Shell’s Dirty Secret: How Profits Drowned Nigeria’s Niger Delta
By: Abudu Olalekan
Years passed while Shell stayed silent. Even after engineers raised alarms, even with papers spelling out danger, even against their own rules – they pushed oil through Nigeria’s key pipe. What came next sits heavy: water blackens, nets hang useless, homes breathe fumes where fishers once worked the shore.
Those documents – emails, memos, then slide decks – lay out something harsh. Way back in 2008, someone high up at Shell said pressing on with work along the Nembe Creek Trunk Line would lead straight into chaos. That pipe? Hit hard by leaks plus constant stealing, crumbling underneath. Yet they let pumps keep going anyway.
These days, the Niger Delta looks nothing like before. Oil slicks cover what used to be thriving marshes.
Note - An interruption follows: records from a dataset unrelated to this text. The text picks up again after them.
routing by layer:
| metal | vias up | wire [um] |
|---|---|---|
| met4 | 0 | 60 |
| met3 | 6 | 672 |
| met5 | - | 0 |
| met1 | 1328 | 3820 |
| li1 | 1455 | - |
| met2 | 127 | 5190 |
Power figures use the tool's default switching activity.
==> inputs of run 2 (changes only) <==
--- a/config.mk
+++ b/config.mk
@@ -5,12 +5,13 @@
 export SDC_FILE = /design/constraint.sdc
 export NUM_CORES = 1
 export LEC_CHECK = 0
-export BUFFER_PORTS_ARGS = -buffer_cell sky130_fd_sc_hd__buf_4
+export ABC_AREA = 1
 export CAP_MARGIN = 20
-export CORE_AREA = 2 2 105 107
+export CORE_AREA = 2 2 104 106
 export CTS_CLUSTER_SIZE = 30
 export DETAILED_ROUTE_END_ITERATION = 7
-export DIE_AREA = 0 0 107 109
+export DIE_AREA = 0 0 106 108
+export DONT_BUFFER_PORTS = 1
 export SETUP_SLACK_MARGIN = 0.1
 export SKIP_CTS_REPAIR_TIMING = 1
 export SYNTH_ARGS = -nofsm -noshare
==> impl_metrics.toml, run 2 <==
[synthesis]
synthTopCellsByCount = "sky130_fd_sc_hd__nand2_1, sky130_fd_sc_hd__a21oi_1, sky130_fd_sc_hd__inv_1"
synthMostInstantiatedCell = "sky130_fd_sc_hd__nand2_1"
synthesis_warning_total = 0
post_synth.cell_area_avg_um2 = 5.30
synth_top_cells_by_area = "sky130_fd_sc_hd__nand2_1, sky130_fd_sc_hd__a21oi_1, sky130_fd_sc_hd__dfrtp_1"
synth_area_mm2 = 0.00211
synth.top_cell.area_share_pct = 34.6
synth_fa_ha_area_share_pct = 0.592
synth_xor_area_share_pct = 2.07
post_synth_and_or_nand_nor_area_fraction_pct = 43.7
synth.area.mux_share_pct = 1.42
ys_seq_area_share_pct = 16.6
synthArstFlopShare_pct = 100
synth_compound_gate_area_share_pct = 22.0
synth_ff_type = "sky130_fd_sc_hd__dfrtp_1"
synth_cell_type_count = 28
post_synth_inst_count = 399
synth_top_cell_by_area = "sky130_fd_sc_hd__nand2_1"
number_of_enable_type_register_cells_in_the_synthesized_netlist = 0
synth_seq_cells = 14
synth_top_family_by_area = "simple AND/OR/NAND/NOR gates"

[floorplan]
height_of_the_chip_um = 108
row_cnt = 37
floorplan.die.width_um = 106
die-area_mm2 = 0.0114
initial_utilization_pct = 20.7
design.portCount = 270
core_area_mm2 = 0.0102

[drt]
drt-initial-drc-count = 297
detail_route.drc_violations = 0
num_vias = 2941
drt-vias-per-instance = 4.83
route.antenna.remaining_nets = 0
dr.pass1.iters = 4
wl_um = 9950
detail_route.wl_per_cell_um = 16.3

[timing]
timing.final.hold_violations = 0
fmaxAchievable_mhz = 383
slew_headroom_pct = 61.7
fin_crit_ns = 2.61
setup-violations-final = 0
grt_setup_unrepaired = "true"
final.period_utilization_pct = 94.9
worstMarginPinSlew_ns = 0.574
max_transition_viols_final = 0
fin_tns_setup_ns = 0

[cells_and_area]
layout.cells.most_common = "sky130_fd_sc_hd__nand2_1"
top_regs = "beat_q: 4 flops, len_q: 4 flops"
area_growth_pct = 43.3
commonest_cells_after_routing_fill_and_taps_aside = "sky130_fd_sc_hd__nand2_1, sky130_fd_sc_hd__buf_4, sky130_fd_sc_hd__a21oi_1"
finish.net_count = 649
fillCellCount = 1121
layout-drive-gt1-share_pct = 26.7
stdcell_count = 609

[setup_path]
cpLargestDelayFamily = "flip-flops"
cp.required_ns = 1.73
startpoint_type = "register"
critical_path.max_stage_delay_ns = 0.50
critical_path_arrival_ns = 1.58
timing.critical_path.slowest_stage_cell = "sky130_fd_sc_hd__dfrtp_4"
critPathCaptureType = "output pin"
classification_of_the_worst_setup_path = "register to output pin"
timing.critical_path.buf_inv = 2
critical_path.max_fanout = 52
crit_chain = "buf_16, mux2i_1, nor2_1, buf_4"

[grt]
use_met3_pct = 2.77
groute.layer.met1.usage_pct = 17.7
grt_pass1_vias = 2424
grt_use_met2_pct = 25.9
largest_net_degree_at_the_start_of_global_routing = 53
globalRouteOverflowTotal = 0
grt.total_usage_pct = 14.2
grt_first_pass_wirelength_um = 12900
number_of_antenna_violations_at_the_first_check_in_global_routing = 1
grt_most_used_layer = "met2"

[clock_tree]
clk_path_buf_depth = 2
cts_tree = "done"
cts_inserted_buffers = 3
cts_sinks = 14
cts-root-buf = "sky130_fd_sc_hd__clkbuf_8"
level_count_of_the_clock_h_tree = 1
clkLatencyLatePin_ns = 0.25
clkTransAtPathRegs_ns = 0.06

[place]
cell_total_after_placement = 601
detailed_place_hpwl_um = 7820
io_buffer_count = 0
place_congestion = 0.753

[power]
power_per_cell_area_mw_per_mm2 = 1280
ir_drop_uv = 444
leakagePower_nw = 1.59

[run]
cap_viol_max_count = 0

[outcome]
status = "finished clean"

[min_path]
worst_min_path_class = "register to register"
Rivers run toxic, illness spreads through villages. Near Bille – a settlement scattered across 45 water-bound isles – life has slipped away. Balafama Augustus Bruce, age 64, spent decades casting nets into full waters: sardines jumped then, catfish thrived, oyster beds clung tight to rocks. Today? His boat sits idle. Food comes only when luck does
What Shell claimed? Blame rested elsewhere – sabotage, stolen crude, backyard processing. Hidden messages inside the firm tell a different story. Back in 2008, its top tech officer, Markus Droll, urged leaders to pull the plug. Another major strike hits, he said, operations might stop whether they liked it or not. Response came fast – from Ann Pickard. Legal trouble now looms, she fired back. Better odds lie in pushing forward, she insisted
Money wins every time. This one’s no different.
These days, Bille along with nearby villages pushes back. The court case asks for a total of one billion dollars – one quarter to pay damages, three quarters for fixing what’s broken. Starting in 1958 when Shell began operations in Nigeria, there have been more than seven thousand leaks spilling over thirteen million barrels of oil. Not luck gone bad. Just years of being ignored.
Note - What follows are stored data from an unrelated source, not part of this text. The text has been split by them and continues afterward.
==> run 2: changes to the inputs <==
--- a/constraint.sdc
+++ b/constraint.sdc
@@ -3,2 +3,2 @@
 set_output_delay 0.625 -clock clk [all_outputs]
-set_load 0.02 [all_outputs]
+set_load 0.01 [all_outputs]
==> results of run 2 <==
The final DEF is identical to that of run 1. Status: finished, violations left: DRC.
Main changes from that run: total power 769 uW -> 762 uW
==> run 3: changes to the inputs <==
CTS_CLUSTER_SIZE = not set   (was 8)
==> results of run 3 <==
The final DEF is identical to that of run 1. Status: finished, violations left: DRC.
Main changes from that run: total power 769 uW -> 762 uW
$ cat config.mk
export PLATFORM = sky130hd
export DESIGN_NAME = pc_fetch_stage
export DESIGN_NICKNAME = d
export VERILOG_FILES = /design/src/rtl/pc_fetch_stage.sv
export SDC_FILE = /design/constraint.sdc
export NUM_CORES = 1
export LEC_CHECK = 0
export BUFFER_PORTS_ARGS = -buffer_cell sky130_fd_sc_hd__buf_2
export CORE_MARGIN = 3
export CORE_UTILIZATION = 51
export DETAILED_ROUTE_END_ITERATION = 16
export GPL_TIMING_DRIVEN = 0
export PLACE_DENSITY = 0.78
export RECOVER_POWER = 50
export SKIP_CTS_REPAIR_TIMING = 1
export SLEW_MARGIN = 20
export SYNTH_ARGS = -nofsm -noshare
export SYNTH_HDL_FRONTEND = slang
export SYNTH_SLANG_ARGS = --single-unit
export TNS_END_PERCENT = 20
$ cat constraint.sdc
create_clock -name clk -period 2.1 [get_ports clk]
set_input_delay 0.42 -clock clk [delete_from_list [all_inputs] [get_ports clk]]
set_output_delay 0.42 -clock clk [all_outputs]
set_load 0.02 [all_outputs]
$ cat src/rtl/pc_fetch_stage.sv
// Program-counter and instruction-fetch stage: PC register, imem req/ack handshake, IF/ID register
// with a one-entry hold buffer for decode stall. Optional FETCH_COUNT_EN adds a delivery counter.
module pc_fetch_stage #(
    parameter logic [31:0] RESET_PC = 32'h0000_0000,
    parameter logic [31:0] PC_STEP  = 32'd4
) (
    input  logic        clk,
    input  logic        reset,
    input  logic [31:0] next_pc_in,
    input  logic        redirect,
    input  logic        stall,
    output logic        imem_req,
    output logic [31:0] imem_addr,
    input  logic        imem_ack,
    input  logic [31:0] imem_data,
    output logic [31:0] pc_add_4,
    output logic [31:0] instr_out,
    output logic [31:0] pc_out,
`ifdef FETCH_COUNT_EN
    output logic [31:0] fetch_count,
`endif
    output logic        instr_valid
);

    localparam logic [1:0] ST_IDLE = 2'd0;
    localparam logic [1:0] ST_REQ  = 2'd1;
    localparam logic [1:0] ST_HOLD = 2'd2;

    logic [1:0]  r_state;
    logic [31:0] r_pc;
    logic [31:0] r_instr;
    logic [31:0] r_pc_out;
    logic        r_valid;
    logic [31:0] r_hold_instr;
    logic [31:0] r_hold_pc;

    logic        w_load;
    logic [31:0] w_load_instr;
    logic [31:0] w_load_pc;

    // IF/ID is written either straight from memory or by draining the hold buffer.
    assign w_load = !redirect && !stall &&
                    (((r_state == ST_REQ) && imem_ack) || (r_state == ST_HOLD));
    assign w_load_instr = (r_state == ST_HOLD) ? r_hold_instr : imem_data;
    assign w_load_pc    = (r_state == ST_HOLD) ? r_hold_pc    : r_pc;

    assign imem_req    = (r_state == ST_REQ);
    assign imem_addr   = r_pc;
    assign pc_add_4    = r_pc + PC_STEP;
    assign instr_out   = r_instr;
    assign pc_out      = r_pc_out;
    assign instr_valid = r_valid;

    always_ff @(posedge clk) begin
        if (reset) begin
            r_state      <= ST_IDLE;
            r_pc         <= RESET_PC;
            r_instr      <= 32'h0;
            r_pc_out     <= 32'h0;
            r_valid      <= 1'b0;
            r_hold_instr <= 32'h0;
            r_hold_pc    <= 32'h0;
        end else if (redirect) begin
            // Flush: any ack this cycle and any held instruction are dropped.
            r_state      <= ST_IDLE;
            r_pc         <= next_pc_in;
            r_valid      <= 1'b0;
            r_hold_instr <= 32'h0;
            r_hold_pc    <= 32'h0;
        end else begin
            case (r_state)
                ST_REQ: begin
                    if (imem_ack) begin
                        r_pc <= next_pc_in;
                        if (stall) begin
                            r_hold_instr <= imem_data;
                            r_hold_pc    <= r_pc;
                            r_state      <= ST_HOLD;
                        end
                    end
                end
                ST_HOLD: begin
                    if (!stall) begin
                        r_state <= ST_REQ;
                    end
                end
                default: begin
                    r_state <= ST_REQ;
                end
            endcase

            if (w_load) begin
                r_instr  <= w_load_instr;
                r_pc_out <= w_load_pc;
                r_valid  <= 1'b1;
            end else if (!stall) begin
                r_valid  <= 1'b0;
            end
        end
    end

`ifdef FETCH_COUNT_EN
    logic [31:0] r_fetch_count;

    assign fetch_count = r_fetch_count;

    always_ff @(posedge clk) begin
        if (reset) begin
            r_fetch_count <= 32'h0;
        end else if (w_load) begin
            r_fetch_count <= r_fetch_count + 32'd1;
        end
    end
`endif

endmodule

==> reports/metrics.cfg <==
[outcome]
status=complete, but fails checks
violations=setup timing

[layout]
drive_gt1_frac=0.274
nets=1110
utilization=0.704
synthToLayoutAreaGrowth_pct=32.0
fillers=1047

[clocking]
clk_pin_slew_ns=0.06
clockRootBuffer=clkbuf_16
cts_buffers=17
ctsHtreeMaxLevel=4
clk_latency_ns=0.42
clock_path_buffers=2
cts_tree=yes
cts.sinks=163

[timing]
rsz0062_at_grt=yes
setup_viol=23
worst_pin_slew_ns=0.585
slew_viol_final=0
skew_ns=0.00453
max_slew_margin=0.610
post-route-worst-setup-slack_ns=-0.372
min_period_ns=2.47
worst_hold_slack_ns=0.233
final_hold_viol_count=0
fin_crit_sh=1.18
max_freq_ghz=0.405

[yosys]
synth-async-reset-ratio=0
syn_avg_cell_area_sq_um=8.07
synth_area_sq_mm=0.00656
synthSimpleGateAreaFrac=0.199
yosys.area.top_type=dfxtp_1
synth.area.mux_share=0
synthAdderAreaFrac=0.00191
synth_compound_area_frac=0.210
yosysSeqAreaShare=0.497
synth_top_flop_cell=dfxtp_1
yosys-top-cells-count=nand2_1, dfxtp_1, a21oi_1
synth-xor-area-share=0.0374
synth.area.top_cells=dfxtp_1, nand2_1, a21oi_1
synthCells=813
ys_warn_count=0
yosysMostFrequentCell=nand2_1
synth_top_family_by_area=compound AO/OA/AOI/OAI gates
synth_edf_count=0
synthDistinctLibCells=31
ys_seq_elements=163
syn-num-nets=883
synth_top_area_frac=0.497

[worst_setup_path]
crit_path_end_kind=primary output
rr_worst_depth=5
cp.arrival_ns=2.05
cp_data_required_time_ns=1.68
critPathKind=flip-flop to primary output
crit_path_max_fanout=10
r2r_end=r_hold_instr[20]
rrSetupSlack_ns=0.27
start_kind=flip-flop
crit_path_start=imem_addr[15]
r2r_start=r_state[1]

[power_and_ir_drop]
p_total_uw=6960
vdd_drop_max_v=0.000703
p_per_area_mw_per_mm2=804
p_leak_uw=0.00353

[floorplan]
core_area_sq_mm=0.0123
rows=40
die_w_microns=119
die-area_sq_mm=0.0143
io_pins=199
start_util=0.533
chipHeight_microns=119

[grt]
grt_max_degree=17
grt_pass1_wl_microns=30500
antenna_found_initial=1
globalRouteTotalUtil=0.262
grt_pass1_vias=6072
grt_remaining_overflow=0

[route]
ant_nets=0
vias_per_cell=5.45
dr.pass1.iters=5
wl_per_cell_microns=16.1
drt-initial-drc-count=440
drc=0
vias=6648
routed_wl_microns=19600

[min_path]
min_from=next_pc_in[11]
min_to=imem_addr[11]
whs_path_depth=3
hold_class=primary input to flip-flop

[run]
maxCapViolCount=0

[placement]
hpwlAfterDp_microns=13200
gp_congestion=0.814
port_buffers=197
detailedPlace.worstSlack_ns=-0.306

## worst max-delay path by stage
stage / to / slack, ns / depth (start not counted)
2_1_floorplan: pc_add_4[31] / -0.11 / 5
3_3_place_gp: pc_add_4[18] / -0.27 / 6
3_5_place_dp: pc_add_4[29] / -0.31 / 6
4_1_cts: pc_add_4[29] / -0.76 / 6
5_1_grt: pc_add_4[29] / -0.48 / 8
6_report: pc_add_4[29] / -0.37 / 7
## final cells by class
type                            count  area, sq um  share of cell area
Timing Repair Buffer              209         1130               0.131
Antenna cell                        1         2.50            0.000289
Inverter                            3         11.3             0.00130
Tap cell                          168          210              0.0243
Clock inverter                      6         80.1             0.00924
Buffer                             76          378              0.0436
Sequential cell                   163         3280               0.379
Multi-Input combinational cell    570         3100               0.357
Clock buffer                       24          472              0.0544
## cells in the final DEF, fill, tap and decap left out, types with 2 or more instances in the layout
| cell type | netlist | layout |
|---|---|---|
| clkbuf_1 | 40 | 56 |
| buf_6 | 0 | 6 |
| nor2_1 | 72 | 72 |
| bufinv_16 | 0 | 2 |
| dfxtp_4 | 0 | 2 |
| buf_1 | 9 | 9 |
| buf_2 | 17 | 175 |
| inv_1 | 3 | 3 |
| clkbuf_16 | 0 | 17 |
| nand2_2 | 0 | 2 |
| nand2b_1 | 2 | 2 |
| xnor2_1 | 23 | 13 |
| nand2_1 | 202 | 200 |
| nand4_1 | 9 | 9 |
| nand3_2 | 0 | 4 |
| buf_4 | 8 | 43 |
| a211oi_1 | 64 | 64 |
| nand3_1 | 12 | 7 |
| xor2_1 | 5 | 5 |
| clkinv_2 | 0 | 4 |
| a21oi_1 | 98 | 98 |
| or2_2 | 2 | 2 |
| nor2b_1 | 2 | 2 |
| xnor2_2 | 0 | 10 |
| clkbuf_8 | 0 | 2 |
| dfxtp_1 | 163 | 153 |
| o22ai_1 | 64 | 64 |
| and4_4 | 0 | 2 |
| dfxtp_2 | 0 | 8 |
## state kept, by name, indices dropped and copies added, names as in the netlist
register,flops
instr_valid,1
r_hold_pc,32
instr_out,32
r_hold_instr,32
imem_addr,32
pc_out,32
r_state,2
## per-stage QoR
| step | TNS (ns) | std cells | cell area, sq um |
|---|---|---|---|
| after floorplan | -0.651 | 813 | 6650 |
| after global placement | -3.55 | 1178 | 7840 |
| after detailed placement | -3.83 | 1178 | 7840 |
| after CTS | -13.47 | 1208 | 8400 |
| after global routing | -7.96 | 1220 | 8670 |
| final | -5.81 | 1220 | 8670 |
## metal layers
layer,GRT usage,up-vias,share of wire
li1,-,3265,-
met1,0.356,3103,0.43
met2,0.416,251,0.48
met3,0.0598,29,0.067
met4,0.0838,0,0.016
met5,0,-,0
## cell families (layout without fill, tap and decap cells)
family	Yosys count	count (layout)
simple gates	314	314
flops	163	163
compound gates	227	227
other cells	0	1
fa+ha+maj	1	1
xor+xnor	28	28
buf+inv	80	318
## worst max-delay path, cell delays in order (launching register included)
cell and delay, ns:
dfxtp_1 0.32, buf_4 0.16, and4_4 0.25, and4_1 0.22, buf_6 0.16, nand4_1 0.16
xnor2_2 0.19, buf_4 0.16
## power breakdown
part,internal [uW],leakage (uW),switching (uW)
registers,3170,0.00133,84.9
logic,283,0.00193,479
clock network,1790,0.000274,1150
total,5250,0.00353,1720
(Power assumes the default switching activity.)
Out in the Niger Delta, things went sour fast. Shell knew what was coming, said Sherelee Odayar from Greenpeace Africa. Trouble didn’t sneak up – it was ignored on purpose. Money mattered more than clean water. Rivers that once teemed with life began to choke. People in Bille watched helplessly as nets came up empty. Coughs spread through families like wildfire. Children missed school, elders grew weak. Years slipped by without answers. Today, voices are rising anyway. Not loud just for noise – clear, firm, tired of waiting. Justice isn’t a request anymore. It’s overdue.
Who caused the mess? Shell might have to pay up now.